_What to work on_
Once the line containing "[final cells by class]" is found, set down that line and each one after it exactly, through the end of the entries.

_Working data_
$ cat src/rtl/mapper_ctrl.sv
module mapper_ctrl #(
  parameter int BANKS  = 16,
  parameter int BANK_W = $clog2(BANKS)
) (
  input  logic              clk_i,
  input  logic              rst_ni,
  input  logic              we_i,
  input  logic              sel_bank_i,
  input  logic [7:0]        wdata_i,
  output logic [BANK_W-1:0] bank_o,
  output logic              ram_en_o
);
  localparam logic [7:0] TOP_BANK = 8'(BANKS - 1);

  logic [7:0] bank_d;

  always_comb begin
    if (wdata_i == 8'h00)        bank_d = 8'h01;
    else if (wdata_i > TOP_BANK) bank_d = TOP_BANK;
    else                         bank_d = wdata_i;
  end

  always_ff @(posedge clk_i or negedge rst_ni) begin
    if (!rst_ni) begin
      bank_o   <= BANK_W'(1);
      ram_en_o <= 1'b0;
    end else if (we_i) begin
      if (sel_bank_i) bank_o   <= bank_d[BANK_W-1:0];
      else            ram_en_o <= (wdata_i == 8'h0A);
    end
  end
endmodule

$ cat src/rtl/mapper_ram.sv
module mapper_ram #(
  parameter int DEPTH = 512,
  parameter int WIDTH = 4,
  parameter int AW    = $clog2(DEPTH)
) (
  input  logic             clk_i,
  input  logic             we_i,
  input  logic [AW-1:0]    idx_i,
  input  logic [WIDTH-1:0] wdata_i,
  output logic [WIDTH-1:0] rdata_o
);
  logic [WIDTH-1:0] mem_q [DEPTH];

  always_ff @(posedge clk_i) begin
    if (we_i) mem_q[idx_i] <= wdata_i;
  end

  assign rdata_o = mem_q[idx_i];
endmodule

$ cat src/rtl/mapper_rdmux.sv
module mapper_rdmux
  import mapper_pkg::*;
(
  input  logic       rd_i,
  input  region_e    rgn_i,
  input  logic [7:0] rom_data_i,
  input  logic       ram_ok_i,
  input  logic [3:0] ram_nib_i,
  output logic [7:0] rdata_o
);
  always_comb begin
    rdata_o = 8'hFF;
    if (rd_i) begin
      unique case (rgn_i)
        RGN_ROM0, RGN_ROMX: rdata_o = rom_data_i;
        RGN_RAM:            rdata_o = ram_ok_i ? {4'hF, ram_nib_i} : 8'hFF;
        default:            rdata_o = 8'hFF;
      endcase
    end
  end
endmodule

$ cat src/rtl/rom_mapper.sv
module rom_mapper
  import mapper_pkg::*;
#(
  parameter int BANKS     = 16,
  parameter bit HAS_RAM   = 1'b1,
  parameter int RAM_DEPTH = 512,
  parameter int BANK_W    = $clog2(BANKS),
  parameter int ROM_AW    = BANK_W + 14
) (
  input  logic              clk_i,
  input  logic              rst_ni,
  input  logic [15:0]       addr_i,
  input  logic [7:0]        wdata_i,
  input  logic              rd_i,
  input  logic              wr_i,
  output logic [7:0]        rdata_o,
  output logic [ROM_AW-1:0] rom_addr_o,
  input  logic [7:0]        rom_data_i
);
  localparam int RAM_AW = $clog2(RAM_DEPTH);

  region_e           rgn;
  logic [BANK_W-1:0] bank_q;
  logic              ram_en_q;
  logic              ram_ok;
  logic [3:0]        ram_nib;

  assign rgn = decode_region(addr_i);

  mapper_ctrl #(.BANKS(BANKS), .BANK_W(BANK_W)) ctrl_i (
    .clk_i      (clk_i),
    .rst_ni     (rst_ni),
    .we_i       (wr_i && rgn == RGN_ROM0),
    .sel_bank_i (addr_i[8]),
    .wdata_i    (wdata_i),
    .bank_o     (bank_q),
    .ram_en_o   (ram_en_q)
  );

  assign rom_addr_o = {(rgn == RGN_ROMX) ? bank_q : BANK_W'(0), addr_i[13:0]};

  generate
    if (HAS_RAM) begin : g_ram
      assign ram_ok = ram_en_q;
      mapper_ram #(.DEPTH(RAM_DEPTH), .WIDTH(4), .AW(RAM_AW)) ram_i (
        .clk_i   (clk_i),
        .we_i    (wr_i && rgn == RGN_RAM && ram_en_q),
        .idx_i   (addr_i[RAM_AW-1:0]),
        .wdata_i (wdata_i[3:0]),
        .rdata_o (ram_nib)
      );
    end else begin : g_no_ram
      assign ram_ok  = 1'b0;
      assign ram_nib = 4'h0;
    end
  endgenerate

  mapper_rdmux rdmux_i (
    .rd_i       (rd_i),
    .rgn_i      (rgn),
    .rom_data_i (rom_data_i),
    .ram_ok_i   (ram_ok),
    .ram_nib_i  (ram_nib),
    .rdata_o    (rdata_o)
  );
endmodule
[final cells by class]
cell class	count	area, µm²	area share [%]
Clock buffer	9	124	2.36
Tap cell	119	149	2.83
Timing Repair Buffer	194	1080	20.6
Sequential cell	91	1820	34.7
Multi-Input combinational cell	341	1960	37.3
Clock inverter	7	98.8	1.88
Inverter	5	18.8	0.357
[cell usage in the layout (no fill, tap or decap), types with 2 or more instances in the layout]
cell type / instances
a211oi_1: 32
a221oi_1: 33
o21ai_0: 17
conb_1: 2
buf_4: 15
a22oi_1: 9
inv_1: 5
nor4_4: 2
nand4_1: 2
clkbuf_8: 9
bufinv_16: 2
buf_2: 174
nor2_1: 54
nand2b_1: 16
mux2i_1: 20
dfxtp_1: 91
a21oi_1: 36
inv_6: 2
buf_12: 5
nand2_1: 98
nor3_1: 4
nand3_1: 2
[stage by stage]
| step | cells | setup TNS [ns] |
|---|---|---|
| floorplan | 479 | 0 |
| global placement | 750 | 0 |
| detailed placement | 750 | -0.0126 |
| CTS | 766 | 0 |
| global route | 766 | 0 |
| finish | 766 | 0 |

_Solution for this exercise_
[final cells by class]
cell class	count	area, µm²	area share [%]
Clock buffer	9	124	2.36
Tap cell	119	149	2.83
Timing Repair Buffer	194	1080	20.6
Sequential cell	91	1820	34.7
Multi-Input combinational cell	341	1960	37.3
Clock inverter	7	98.8	1.88
Inverter	5	18.8	0.357
[cell usage in the layout (no fill, tap or decap), types with 2 or more instances in the layout]
cell type / instances
a211oi_1: 32
a221oi_1: 33
o21ai_0: 17
conb_1: 2
buf_4: 15
a22oi_1: 9
inv_1: 5
nor4_4: 2
nand4_1: 2
clkbuf_8: 9
bufinv_16: 2
buf_2: 174
nor2_1: 54
nand2b_1: 16
mux2i_1: 20
dfxtp_1: 91
a21oi_1: 36
inv_6: 2
buf_12: 5
nand2_1: 98
nor3_1: 4
nand3_1: 2
[stage by stage]
| step | cells | setup TNS [ns] |
|---|---|---|
| floorplan | 479 | 0 |
| global placement | 750 | 0 |
| detailed placement | 750 | -0.0126 |
| CTS | 766 | 0 |
| global route | 766 | 0 |
| finish | 766 | 0 |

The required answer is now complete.